### config.mk
export PLATFORM = sky130hd
export DESIGN_NAME = gate_bist_seq
export DESIGN_NICKNAME = d
export VERILOG_FILES = /design/src/rtl/gate_bist_seq.sv
export SDC_FILE = /design/constraint.sdc
export NUM_CORES = 1
export LEC_CHECK = 0
export BUFFER_PORTS_ARGS = -buffer_cell sky130_fd_sc_hd__buf_2
export CORE_MARGIN = 2
export CORE_UTILIZATION = 56
export CTS_BUF_LIST = sky130_fd_sc_hd__clkbuf_4
export CTS_CLUSTER_DIAMETER = 40
export CTS_CLUSTER_SIZE = 28
export DETAILED_ROUTE_END_ITERATION = 10
export PLACE_DENSITY = 0.81
export SETUP_SLACK_MARGIN = 0.02
export SYNTH_ARGS = -nofsm -noshare
export SYNTH_HDL_FRONTEND = slang
export SYNTH_SLANG_ARGS = --single-unit
### constraint.sdc
create_clock -name clk -period 2.28 [get_ports clk]
set_input_delay 0.342 -clock clk [delete_from_list [all_inputs] [get_ports clk]]
set_output_delay 0.342 -clock clk [all_outputs]
set_load 0.03 [all_outputs]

----------

*Work task:* The line containing "export LEC_CHECK = 0" and every line after it, through the last one above, should be written out word for word.

*Task response:*
export LEC_CHECK = 0
export BUFFER_PORTS_ARGS = -buffer_cell sky130_fd_sc_hd__buf_2
export CORE_MARGIN = 2
export CORE_UTILIZATION = 56
export CTS_BUF_LIST = sky130_fd_sc_hd__clkbuf_4
export CTS_CLUSTER_DIAMETER = 40
export CTS_CLUSTER_SIZE = 28
export DETAILED_ROUTE_END_ITERATION = 10
export PLACE_DENSITY = 0.81
export SETUP_SLACK_MARGIN = 0.02
export SYNTH_ARGS = -nofsm -noshare
export SYNTH_HDL_FRONTEND = slang
export SYNTH_SLANG_ARGS = --single-unit
### constraint.sdc
create_clock -name clk -period 2.28 [get_ports clk]
set_input_delay 0.342 -clock clk [delete_from_list [all_inputs] [get_ports clk]]
set_output_delay 0.342 -clock clk [all_outputs]
set_load 0.03 [all_outputs]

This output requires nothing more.